We can use the read_html method to read from this page. We know that it has multiple tables on the page, and from the help, we know that it will return a list of DataFrames.

df_list = pd.read_html(comm_url)

We can also verify what it returns

type(df_list)
list

We can index with [] to pick one item from the list and verify that it is a DataFrame.

type(df_list[0])
pandas.core.frame.DataFrame

3.4. Pythonic Loops#

In Python, loops do not require an iterator variable. It has an interable object and a loop variable.

for loop_variable in iterable_object:
    # loop body

the loop_variable takes on the value of each item in the iterable_object each time it goes through, in order. Writing loops this way makes them more compact and more readable, this is more like English. For example:

name = 'sarah'
for letter in name:
    print(letter.upper())
S
A
R
A
H

It is best to name variables so that the loop variable makes sense as an item from the iterable.
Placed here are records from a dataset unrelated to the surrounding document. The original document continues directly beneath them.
This design comes from an exercise in tuning for small area on the open sky130 flow, not from production work.
In this exercise RTL edits were held to simulation tests only and were not proved equivalent to the original.
Power and IR drop assume default switching activity.

--- flow/standard.sh ---
#!/bin/bash
# synth_recipe.tcl (not shown) runs the flow's synth.tcl, then flattens the netlist and writes it again
# the make line also repeats each setting of config.mk as NAME=value (left out here)
make -C /OpenROAD-flow-scripts/flow DESIGN_CONFIG=/design/flow/config.mk WORK_HOME=/design/flow/orfs CLKGATE_MAP_FILE= SYNTH_SCRIPT=/design/flow/synth_recipe.tcl "${@:-finish}"
--- flow/flow/abc_speed.script ---
&get -n
&st
&deepsyn -T 60
&dch -f
&nf -R 1000
&st
&dch -f
&nf -R 1000
&st
&dch -f
&nf -R 1000
&st
&dch -f
&nf -R 1000
&put
strash
dch -f
amap -m
topo
stime -c
dnsize -c
--- flow/flow/run.sh ---
#!/bin/bash
# Layout flow: the standard flow (standard.sh, the ORFS make targets), with
#  - ABC run with an area-oriented mapping script (flow/abc_speed.script:
#    choice-based structural rewriting and area-recovering mapping, no
#    buffering/upsizing; the repair steps after placement fix any timing);
#    everything else in synthesis is the standard one, so the registers
#    are the standard synthesis's;
#  - CTS without dummy load cells;
#  - the smallest buffer on every input and output port.
# Each tool's log is in orfs/logs/; this script's own output is in flow.log.
set -euo pipefail
W=$(pwd)
{
  echo "copying ORFS scripts to $W/scripts_mod"
  rm -rf "$W/scripts_mod"
  cp -r "$FLOW_HOME/scripts" "$W/scripts_mod"
  cp "$W/flow/abc_speed.script" "$W/scripts_mod/abc_speed.script"
  bash "$W/standard.sh" \
    "SCRIPTS_DIR=$W/scripts_mod" \
    "CTS_ARGS=-sink_clustering_enable -repair_clock_nets -dont_use_dummy_load -buf_list sky130_fd_sc_hd__clkbuf_8 -sink_clustering_size 20 -sink_clustering_max_diameter 60" \
    "BUFFER_PORTS_ARGS=-buffer_cell sky130_fd_sc_hd__buf_1" \
    finish
} > "$W/flow.log" 2>&1
--- flow/design.v ---
package code_defs_pkg;
    typedef enum logic [1:0]
        { SYNC_DATA = 2'b10
        , SYNC_CTL = 2'b01
        } sync_t;
    typedef enum logic [7:0]
        { BT_IDLE = 8'h1e
        , BT_O4   = 8'h2d
        , BT_S4   = 8'h33
        , BT_O0S4 = 8'h66
        , BT_O0O4 = 8'h55
        , BT_S0   = 8'h78
        , BT_O0   = 8'h4b
        , BT_T0   = 8'h87
        , BT_T1   = 8'h99
        , BT_T2   = 8'haa
        , BT_T3   = 8'hb4
        , BT_T4   = 8'hcc
        , BT_T5   = 8'hd2
        , BT_T6   = 8'he1
        , BT_T7   = 8'hff
        } block_type_t;
    typedef enum logic [6:0]
        { CC_IDLE = 7'b00
        , CC_LPI = 7'h06
        , CC_ERROR = 7'h1e
        , CC_RES0 = 7'h2d
        , CC_RES1 = 7'h33
        , CC_RES2 = 7'h4b
        , CC_RES3 = 7'h55
        , CC_RES4 = 7'h66
        , CC_RES5 = 7'h78
        } control_code_t;
    typedef enum logic [3:0]
        { OC_SEQ = 4'h0
        , OC_SIG = 4'hf
        } o_code_t;
    typedef enum logic [7:0]
        { RS_IDLE = 8'h07
        , RS_LPI = 8'h06
        , RS_START = 8'hfb
        , RS_TERM = 8'hfd
        , RS_ERROR = 8'hfe
        , RS_OSEQ = 8'h9c
        , RS_RES0 = 8'h1c
        , RS_RES1 = 8'h3c
        , RS_RES2 = 8'h7c
        , RS_RES3 = 8'hbc
        , RS_RES4 = 8'hdc
        , RS_RES5 = 8'hf7
        , RS_OSIG = 8'h5c
        } rs_code_t;
    typedef enum logic [7:0]
        { MAC_PRE = 8'h55
        , MAC_SFD = 8'hd5
        } mac_code_t;
    function automatic logic [7:0] control_to_rs_code(logic [6:0] icode);
        case (icode)
            CC_IDLE:    control_to_rs_code = RS_IDLE;
            CC_LPI:     control_to_rs_code = RS_LPI;
            CC_ERROR:   control_to_rs_code = RS_ERROR;
            CC_RES0:    control_to_rs_code = RS_RES0;
            CC_RES1:    control_to_rs_code = RS_RES1;
            CC_RES2:    control_to_rs_code = RS_RES2;
            CC_RES3:    control_to_rs_code = RS_RES3;
            CC_RES4:    control_to_rs_code = RS_RES4;
            CC_RES5:    control_to_rs_code = RS_RES5;
            default: begin
                control_to_rs_code = RS_IDLE;
            end
        endcase
    endfunction
    function automatic logic [3:0] rs_to_cc_ocode (input logic [7:0] rs_code);
        rs_to_cc_ocode = rs_code == RS_OSEQ ? OC_SEQ : OC_SIG;
    endfunction
    function automatic logic [7:0] cc_to_rs_ocode (input logic [3:0] cc_ocode);
        cc_to_rs_ocode = cc_ocode == OC_SEQ ? RS_OSEQ : RS_OSIG;
    endfunction
endpackage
For example, names have letters in them, and an item in df_list makes sense as df.

for df in df_list:
    print(df.shape)
(6, 4)
(6, 4)
(1, 3)
(3, 3)
(2, 3)

3.5. Types Solution#

Warning

I am using bad variable names here a, b ,… because these are only as options for a question and we will not use them again

a = [char for char in 'abcde']
a
['a', 'b', 'c', 'd', 'e']
type(a)
list
b = {char:i for i, char in enumerate('abcde')}
b
{'a': 0, 'b': 1, 'c': 2, 'd': 3, 'e': 4}
type(b)
dict
c = ('a','b','c','d','e')
c
('a', 'b', 'c', 'd', 'e')
type(c)
tuple
d = 'a b c d e'.split('')
d
---------------------------------------------------------------------------
ValueError                                Traceback (most recent call last)
Cell In[31], line 1
----> 1 d = 'a b c d e'.split('')
      2 d

ValueError: empty separator
type(d)
---------------------------------------------------------------------------
NameError                                 Traceback (most recent call last)
Cell In[32], line 1
----> 1 type(d)

NameError: name 'd' is not defined

3.6. Questions After Class#

3.6.1. what is a dictionary in python?#

a dictionary is a datatype from base python that stores key, value pairs.

For example

prof_info = {'first':'Sarah', 'last':'Brown', 'title':'Dr.'}
prof_info
{'first': 'Sarah', 'last': 'Brown', 'title': 'Dr.'}

We can use the keys to index in and get the values out

prof_info['title']
'Dr.'

Even though we will mostly use DataFrame, dictionaries and other base python types are important. Dictionaries are very powerful they can hold whole functions in them. For example, the Python language does not have a switch case (which can be used for handling many if/else cases) but instead dictionaries can be used for that.

Further Reading

You can read more about the details of data types in Pandas in the documentation

3.6.2. How to see unique values in a column#

We will get to this soon! We got the first part, picking out a single column to look at, we will see the method for that probably on Monday, but maybe on Friday.